'''

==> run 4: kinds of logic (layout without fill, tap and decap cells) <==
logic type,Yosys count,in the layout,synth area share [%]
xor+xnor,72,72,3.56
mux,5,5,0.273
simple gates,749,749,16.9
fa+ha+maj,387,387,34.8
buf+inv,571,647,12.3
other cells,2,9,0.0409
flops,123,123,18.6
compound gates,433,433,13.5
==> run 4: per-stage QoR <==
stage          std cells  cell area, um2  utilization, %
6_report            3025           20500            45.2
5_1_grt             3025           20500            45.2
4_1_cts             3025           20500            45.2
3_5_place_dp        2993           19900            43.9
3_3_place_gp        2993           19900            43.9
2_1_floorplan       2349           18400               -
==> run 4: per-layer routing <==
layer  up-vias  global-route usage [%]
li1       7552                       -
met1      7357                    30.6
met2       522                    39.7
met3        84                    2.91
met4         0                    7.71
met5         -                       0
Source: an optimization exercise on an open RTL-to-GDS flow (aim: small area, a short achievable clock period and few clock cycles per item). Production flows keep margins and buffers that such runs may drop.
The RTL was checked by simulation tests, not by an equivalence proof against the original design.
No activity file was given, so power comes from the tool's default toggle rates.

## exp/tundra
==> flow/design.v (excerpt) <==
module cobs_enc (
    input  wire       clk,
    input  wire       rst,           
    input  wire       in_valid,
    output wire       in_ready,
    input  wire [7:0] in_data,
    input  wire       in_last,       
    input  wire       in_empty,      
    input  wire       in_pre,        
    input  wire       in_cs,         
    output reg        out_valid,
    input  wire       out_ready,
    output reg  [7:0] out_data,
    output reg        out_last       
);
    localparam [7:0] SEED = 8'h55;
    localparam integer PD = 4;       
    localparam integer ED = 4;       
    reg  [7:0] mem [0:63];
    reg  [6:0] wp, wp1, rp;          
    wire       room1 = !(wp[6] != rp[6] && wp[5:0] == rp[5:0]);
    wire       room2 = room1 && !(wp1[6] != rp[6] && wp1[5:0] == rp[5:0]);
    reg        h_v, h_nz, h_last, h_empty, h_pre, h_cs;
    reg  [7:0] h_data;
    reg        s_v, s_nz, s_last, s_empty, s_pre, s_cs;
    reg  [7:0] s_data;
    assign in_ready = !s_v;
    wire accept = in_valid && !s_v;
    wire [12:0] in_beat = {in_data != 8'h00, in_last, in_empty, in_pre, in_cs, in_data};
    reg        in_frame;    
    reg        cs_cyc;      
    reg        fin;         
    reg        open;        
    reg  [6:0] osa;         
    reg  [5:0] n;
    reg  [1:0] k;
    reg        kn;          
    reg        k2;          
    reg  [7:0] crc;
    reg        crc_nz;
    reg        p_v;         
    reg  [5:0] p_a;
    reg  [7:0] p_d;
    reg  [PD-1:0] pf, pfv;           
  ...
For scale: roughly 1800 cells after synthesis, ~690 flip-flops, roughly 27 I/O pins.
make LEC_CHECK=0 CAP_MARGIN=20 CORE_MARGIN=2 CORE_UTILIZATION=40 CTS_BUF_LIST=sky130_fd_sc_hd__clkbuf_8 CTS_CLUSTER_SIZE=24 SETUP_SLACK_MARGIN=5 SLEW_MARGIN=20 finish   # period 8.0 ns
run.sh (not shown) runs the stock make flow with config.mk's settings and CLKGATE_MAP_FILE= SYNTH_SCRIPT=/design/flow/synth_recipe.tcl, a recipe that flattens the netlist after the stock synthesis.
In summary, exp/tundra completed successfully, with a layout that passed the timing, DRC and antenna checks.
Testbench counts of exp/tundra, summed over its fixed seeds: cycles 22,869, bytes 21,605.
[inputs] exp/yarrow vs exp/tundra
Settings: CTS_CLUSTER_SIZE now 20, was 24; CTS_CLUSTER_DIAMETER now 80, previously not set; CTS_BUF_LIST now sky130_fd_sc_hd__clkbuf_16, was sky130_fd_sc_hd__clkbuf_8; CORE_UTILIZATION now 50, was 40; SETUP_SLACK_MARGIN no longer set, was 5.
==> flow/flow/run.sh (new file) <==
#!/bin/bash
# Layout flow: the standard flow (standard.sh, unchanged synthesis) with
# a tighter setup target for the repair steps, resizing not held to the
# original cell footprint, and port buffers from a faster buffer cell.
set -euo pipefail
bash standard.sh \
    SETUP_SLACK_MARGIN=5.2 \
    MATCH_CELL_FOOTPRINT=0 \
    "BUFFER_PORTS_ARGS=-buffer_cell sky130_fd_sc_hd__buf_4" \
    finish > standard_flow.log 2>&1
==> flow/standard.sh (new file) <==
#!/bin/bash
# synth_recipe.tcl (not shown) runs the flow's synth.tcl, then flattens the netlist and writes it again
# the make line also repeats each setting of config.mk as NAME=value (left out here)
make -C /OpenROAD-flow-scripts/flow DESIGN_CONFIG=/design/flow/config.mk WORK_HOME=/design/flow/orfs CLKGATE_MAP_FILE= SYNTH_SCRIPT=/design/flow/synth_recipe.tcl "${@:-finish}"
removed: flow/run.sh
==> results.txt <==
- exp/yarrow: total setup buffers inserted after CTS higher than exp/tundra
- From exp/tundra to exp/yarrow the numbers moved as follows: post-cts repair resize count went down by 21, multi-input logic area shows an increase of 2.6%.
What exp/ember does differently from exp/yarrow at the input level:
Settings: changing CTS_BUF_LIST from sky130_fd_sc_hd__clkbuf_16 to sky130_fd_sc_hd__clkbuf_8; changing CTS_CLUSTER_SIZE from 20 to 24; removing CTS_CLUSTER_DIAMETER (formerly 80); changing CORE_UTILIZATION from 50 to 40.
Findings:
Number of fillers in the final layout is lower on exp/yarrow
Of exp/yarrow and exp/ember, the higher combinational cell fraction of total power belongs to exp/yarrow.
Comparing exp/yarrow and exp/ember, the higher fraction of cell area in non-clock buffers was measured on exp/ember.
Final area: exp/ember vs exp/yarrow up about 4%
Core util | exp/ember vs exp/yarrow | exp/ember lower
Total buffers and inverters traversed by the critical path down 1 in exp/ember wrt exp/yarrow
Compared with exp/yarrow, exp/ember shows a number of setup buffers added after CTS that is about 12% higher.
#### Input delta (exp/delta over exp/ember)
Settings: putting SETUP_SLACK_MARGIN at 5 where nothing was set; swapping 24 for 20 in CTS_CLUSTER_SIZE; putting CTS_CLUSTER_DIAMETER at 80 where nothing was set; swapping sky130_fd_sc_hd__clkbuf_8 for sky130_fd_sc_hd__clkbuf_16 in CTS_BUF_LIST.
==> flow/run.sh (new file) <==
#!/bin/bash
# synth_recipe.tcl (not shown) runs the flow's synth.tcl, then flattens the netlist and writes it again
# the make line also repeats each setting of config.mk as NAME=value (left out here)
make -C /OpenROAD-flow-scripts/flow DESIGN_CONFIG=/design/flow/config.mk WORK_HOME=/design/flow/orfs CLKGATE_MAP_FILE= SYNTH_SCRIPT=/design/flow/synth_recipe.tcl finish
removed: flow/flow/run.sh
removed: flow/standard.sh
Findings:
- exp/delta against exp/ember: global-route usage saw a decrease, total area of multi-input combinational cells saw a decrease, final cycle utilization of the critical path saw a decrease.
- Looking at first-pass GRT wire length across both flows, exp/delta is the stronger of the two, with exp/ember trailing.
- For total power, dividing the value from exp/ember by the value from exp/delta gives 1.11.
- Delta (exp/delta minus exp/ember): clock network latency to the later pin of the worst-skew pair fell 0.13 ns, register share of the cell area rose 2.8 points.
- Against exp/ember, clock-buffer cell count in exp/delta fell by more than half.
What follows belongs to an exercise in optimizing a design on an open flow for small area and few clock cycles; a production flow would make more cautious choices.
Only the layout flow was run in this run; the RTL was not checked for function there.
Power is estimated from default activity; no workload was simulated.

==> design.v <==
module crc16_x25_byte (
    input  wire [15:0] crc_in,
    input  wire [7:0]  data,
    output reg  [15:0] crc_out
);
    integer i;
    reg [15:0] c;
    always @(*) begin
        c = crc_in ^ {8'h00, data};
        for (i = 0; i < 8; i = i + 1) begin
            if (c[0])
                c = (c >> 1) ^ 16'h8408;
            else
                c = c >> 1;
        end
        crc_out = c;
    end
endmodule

'''
'''

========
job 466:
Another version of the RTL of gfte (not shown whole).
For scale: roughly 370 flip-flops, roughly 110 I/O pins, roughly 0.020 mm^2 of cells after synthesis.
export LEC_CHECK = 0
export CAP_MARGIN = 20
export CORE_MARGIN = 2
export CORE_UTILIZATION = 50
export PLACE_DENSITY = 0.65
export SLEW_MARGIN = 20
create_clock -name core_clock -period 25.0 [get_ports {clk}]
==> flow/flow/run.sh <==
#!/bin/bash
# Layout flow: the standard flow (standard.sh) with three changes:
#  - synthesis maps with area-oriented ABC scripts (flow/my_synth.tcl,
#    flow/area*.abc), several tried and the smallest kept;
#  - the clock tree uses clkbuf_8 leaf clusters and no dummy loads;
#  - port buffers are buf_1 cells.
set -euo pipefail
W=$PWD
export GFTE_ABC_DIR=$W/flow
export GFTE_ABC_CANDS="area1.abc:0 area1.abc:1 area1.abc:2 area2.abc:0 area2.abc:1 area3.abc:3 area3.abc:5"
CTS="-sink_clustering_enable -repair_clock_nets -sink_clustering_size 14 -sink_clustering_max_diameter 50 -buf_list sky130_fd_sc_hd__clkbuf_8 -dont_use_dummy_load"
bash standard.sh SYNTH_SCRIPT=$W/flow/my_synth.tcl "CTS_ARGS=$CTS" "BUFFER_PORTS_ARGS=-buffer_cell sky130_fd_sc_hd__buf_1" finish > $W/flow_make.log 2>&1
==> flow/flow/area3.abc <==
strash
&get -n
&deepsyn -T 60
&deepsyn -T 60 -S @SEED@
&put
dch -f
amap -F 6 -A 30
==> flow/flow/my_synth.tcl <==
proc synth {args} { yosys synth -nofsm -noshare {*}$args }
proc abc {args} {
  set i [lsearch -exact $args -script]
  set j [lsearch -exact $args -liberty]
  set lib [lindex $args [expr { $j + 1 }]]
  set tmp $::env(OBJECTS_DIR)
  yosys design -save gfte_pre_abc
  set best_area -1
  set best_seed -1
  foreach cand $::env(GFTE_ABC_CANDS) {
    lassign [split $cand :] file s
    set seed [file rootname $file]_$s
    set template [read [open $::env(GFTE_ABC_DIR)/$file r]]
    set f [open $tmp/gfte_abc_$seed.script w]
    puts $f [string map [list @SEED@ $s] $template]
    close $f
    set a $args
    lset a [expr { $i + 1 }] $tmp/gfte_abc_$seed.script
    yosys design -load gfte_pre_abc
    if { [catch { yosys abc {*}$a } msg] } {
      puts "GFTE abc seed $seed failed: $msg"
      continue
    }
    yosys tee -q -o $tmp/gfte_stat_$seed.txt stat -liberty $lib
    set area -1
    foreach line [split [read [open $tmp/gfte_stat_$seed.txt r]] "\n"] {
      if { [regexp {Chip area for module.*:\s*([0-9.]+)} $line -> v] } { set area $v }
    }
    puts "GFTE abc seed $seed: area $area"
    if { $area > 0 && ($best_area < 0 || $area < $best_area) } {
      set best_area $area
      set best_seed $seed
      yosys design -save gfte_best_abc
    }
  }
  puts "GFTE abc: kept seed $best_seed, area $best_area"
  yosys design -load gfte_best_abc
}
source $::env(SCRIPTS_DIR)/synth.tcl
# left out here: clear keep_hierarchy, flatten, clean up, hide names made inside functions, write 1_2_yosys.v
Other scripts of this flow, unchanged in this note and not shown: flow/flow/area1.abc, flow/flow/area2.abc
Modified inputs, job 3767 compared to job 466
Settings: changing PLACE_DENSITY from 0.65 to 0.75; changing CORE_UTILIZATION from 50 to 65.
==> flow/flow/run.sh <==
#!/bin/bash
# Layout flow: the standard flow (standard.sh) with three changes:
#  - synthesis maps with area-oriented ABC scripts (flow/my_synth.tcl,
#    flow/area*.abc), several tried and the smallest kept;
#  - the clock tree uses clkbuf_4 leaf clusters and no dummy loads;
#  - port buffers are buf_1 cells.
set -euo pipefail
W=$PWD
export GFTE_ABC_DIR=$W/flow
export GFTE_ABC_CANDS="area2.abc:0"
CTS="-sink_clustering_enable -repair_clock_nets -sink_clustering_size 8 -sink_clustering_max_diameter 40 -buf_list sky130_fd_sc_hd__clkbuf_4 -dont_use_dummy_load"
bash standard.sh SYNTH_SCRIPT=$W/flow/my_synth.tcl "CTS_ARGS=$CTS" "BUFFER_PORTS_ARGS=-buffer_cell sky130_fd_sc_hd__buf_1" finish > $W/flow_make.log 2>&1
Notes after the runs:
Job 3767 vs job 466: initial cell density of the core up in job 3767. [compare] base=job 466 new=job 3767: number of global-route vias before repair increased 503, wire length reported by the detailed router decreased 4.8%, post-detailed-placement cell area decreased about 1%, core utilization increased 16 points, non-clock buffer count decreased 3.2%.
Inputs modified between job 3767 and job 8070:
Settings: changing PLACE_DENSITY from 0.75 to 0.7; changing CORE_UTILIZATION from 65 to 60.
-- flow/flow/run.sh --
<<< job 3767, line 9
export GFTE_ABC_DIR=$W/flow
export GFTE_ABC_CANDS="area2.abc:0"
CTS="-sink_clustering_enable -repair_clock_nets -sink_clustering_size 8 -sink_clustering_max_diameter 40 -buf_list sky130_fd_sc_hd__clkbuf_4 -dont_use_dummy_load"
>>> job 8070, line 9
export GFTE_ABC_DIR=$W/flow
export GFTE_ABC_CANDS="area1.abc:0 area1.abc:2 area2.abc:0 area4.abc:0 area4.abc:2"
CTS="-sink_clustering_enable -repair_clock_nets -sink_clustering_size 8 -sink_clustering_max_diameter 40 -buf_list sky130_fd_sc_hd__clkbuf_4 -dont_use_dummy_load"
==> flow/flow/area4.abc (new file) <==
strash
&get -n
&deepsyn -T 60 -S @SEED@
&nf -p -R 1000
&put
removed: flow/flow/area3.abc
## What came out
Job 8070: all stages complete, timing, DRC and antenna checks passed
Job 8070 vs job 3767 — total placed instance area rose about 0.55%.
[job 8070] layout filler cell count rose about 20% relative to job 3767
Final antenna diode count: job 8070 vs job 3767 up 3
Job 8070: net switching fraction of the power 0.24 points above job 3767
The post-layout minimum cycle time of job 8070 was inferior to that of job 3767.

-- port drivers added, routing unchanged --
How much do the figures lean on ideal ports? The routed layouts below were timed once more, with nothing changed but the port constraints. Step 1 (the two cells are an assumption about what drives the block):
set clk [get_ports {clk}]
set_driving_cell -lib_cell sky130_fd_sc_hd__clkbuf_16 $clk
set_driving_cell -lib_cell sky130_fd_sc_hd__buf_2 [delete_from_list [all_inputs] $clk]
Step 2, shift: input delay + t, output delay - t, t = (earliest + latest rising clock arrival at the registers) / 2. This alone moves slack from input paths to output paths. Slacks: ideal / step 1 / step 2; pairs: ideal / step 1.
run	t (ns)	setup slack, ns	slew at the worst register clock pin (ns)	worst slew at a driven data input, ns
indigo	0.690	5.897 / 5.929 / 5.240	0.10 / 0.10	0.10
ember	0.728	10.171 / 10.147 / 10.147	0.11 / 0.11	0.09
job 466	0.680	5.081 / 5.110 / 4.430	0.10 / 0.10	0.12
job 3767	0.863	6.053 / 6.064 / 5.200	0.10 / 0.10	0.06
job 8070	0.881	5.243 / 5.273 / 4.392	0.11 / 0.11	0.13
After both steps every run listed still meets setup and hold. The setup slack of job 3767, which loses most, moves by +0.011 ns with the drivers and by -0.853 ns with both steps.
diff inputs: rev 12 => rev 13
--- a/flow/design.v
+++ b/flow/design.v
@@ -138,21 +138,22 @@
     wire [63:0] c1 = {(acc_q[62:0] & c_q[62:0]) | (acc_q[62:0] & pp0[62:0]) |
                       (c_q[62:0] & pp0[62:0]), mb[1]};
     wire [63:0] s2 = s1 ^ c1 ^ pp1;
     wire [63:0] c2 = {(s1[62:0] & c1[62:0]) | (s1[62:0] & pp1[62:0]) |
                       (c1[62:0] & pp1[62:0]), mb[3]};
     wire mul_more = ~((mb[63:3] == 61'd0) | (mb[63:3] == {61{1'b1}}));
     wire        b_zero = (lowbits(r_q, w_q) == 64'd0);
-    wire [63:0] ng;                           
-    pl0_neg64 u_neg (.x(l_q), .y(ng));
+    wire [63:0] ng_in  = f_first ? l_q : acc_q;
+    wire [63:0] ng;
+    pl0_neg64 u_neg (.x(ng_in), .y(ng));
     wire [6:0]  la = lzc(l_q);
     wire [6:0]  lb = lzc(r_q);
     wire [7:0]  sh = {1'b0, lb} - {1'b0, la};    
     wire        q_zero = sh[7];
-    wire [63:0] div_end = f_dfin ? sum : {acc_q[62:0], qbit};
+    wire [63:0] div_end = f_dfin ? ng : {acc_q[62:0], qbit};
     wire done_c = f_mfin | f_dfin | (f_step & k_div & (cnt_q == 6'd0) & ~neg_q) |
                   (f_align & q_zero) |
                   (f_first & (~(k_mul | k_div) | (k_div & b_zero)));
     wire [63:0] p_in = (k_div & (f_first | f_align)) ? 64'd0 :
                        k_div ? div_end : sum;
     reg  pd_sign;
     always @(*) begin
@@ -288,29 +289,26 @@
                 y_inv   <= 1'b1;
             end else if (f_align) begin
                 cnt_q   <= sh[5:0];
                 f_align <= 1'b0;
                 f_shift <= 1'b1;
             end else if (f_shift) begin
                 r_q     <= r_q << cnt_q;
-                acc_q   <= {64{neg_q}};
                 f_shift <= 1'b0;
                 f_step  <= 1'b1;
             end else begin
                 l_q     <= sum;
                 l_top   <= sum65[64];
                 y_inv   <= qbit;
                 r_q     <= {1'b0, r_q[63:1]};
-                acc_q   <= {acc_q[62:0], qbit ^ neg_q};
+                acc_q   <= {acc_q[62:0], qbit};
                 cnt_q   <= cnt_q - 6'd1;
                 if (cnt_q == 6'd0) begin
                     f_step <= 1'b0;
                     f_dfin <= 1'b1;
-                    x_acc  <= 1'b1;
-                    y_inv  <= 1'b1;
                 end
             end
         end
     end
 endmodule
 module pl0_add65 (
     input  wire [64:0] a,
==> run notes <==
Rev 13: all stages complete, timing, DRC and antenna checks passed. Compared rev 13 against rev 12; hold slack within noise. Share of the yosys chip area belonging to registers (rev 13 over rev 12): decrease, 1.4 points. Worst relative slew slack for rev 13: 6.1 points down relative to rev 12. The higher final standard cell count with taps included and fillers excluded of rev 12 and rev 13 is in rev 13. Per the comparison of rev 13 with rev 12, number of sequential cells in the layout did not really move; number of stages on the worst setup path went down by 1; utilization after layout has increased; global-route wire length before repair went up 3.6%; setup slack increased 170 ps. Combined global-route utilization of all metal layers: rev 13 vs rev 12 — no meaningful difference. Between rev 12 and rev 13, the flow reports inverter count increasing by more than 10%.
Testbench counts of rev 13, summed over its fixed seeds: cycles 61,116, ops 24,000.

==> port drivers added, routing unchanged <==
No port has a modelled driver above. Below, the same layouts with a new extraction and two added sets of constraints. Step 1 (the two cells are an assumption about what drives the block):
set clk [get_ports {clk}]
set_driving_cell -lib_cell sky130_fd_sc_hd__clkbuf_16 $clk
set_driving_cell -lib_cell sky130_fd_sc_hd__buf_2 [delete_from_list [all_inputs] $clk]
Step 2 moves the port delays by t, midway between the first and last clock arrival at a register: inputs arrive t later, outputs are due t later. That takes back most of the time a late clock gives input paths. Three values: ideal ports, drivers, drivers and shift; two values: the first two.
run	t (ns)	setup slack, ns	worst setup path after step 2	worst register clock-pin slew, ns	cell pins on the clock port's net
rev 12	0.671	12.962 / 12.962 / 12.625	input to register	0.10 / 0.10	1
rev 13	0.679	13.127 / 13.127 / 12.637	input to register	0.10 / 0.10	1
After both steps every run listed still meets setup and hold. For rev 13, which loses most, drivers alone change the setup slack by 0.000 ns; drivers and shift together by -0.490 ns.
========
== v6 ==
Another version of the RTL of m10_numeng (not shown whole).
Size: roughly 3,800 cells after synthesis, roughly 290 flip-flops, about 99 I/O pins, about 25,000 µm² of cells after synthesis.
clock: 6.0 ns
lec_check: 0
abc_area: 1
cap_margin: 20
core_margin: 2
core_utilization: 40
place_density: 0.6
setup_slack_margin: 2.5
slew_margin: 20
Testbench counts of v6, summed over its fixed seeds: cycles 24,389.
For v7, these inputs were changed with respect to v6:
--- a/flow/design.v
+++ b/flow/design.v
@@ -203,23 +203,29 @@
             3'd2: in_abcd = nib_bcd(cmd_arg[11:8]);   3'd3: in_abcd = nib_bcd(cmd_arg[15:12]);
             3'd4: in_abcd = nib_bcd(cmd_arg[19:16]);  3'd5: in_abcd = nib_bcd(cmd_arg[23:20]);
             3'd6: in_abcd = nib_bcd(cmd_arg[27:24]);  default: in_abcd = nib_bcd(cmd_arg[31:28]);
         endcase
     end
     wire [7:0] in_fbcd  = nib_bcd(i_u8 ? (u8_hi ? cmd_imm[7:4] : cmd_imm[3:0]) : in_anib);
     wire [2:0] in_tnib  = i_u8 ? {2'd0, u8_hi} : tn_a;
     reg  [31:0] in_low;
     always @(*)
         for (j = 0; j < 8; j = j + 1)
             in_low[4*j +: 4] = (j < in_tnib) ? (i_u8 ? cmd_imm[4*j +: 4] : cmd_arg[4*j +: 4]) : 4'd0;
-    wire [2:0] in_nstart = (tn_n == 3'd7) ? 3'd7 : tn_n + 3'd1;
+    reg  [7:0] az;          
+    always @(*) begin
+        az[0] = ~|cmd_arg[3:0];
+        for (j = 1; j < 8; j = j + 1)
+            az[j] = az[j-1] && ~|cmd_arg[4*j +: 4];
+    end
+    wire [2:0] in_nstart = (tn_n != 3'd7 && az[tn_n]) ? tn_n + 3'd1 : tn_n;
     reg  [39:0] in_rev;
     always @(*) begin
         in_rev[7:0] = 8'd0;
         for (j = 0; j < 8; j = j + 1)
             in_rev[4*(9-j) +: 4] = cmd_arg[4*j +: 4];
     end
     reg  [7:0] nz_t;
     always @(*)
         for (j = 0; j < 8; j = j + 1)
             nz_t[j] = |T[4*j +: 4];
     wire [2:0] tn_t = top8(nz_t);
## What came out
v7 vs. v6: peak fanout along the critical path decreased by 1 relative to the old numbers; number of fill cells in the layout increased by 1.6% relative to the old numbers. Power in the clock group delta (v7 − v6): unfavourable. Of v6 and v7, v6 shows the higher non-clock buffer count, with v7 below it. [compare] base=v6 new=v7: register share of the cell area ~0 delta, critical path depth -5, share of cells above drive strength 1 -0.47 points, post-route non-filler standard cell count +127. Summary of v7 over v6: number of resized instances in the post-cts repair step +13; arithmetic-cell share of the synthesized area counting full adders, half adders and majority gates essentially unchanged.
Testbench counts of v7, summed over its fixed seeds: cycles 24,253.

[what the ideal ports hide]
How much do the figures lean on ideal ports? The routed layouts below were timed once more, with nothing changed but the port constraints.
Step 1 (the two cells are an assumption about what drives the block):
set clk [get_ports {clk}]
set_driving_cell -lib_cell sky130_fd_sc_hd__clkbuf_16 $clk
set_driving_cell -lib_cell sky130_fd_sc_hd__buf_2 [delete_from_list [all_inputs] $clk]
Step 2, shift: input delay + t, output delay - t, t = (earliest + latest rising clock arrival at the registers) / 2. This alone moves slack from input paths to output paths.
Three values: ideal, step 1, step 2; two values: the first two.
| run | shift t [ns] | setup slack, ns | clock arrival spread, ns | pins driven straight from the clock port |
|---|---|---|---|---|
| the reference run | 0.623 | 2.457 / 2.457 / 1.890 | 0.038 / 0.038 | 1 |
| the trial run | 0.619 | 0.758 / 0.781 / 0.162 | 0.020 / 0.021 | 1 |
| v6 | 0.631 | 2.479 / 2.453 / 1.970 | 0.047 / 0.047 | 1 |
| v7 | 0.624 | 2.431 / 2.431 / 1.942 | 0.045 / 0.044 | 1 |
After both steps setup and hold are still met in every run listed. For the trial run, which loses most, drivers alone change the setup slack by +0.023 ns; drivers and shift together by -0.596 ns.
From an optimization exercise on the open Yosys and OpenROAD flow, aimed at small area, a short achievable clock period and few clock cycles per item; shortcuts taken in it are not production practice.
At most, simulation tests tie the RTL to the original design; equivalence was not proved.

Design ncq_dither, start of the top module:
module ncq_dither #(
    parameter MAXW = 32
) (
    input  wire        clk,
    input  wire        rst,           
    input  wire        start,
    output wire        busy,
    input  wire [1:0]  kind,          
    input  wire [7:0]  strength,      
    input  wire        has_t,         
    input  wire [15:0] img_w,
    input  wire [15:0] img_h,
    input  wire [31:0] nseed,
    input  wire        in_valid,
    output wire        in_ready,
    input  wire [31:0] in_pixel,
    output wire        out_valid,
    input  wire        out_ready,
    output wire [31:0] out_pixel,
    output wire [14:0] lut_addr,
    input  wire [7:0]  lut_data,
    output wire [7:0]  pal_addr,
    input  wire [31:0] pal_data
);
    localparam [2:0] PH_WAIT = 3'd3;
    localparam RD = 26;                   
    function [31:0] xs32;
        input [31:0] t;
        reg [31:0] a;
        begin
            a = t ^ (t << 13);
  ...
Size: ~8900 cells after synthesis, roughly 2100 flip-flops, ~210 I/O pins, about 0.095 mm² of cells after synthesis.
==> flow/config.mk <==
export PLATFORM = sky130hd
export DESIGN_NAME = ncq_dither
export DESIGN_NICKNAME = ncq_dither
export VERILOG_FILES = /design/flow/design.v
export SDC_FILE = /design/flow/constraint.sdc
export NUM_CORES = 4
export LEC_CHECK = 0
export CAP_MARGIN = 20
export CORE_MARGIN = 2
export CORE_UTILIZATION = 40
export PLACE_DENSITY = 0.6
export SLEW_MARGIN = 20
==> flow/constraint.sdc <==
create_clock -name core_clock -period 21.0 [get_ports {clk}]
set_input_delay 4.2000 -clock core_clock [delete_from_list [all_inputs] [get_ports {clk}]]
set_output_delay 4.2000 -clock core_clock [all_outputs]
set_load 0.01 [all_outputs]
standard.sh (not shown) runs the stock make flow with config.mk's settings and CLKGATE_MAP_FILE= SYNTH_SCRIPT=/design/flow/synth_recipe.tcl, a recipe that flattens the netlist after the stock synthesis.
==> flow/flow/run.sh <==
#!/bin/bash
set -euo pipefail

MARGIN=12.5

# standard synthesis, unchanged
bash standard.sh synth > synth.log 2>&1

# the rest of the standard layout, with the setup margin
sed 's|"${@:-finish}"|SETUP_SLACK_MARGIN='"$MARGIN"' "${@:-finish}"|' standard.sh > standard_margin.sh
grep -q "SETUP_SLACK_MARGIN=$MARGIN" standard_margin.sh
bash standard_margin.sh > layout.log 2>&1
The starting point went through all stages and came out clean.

'''

TASK ->
When a line in the listing has the word "vias", return that line.

FINISHED EXERCISE ->
layer  up-vias  global-route usage [%]
Job 3767 vs job 466: initial cell density of the core up in job 3767. [compare] base=job 466 new=job 3767: number of global-route vias before repair increased 503, wire length reported by the detailed router decreased 4.8%, post-detailed-placement cell area decreased about 1%, core utilization increased 16 points, non-clock buffer count decreased 3.2%.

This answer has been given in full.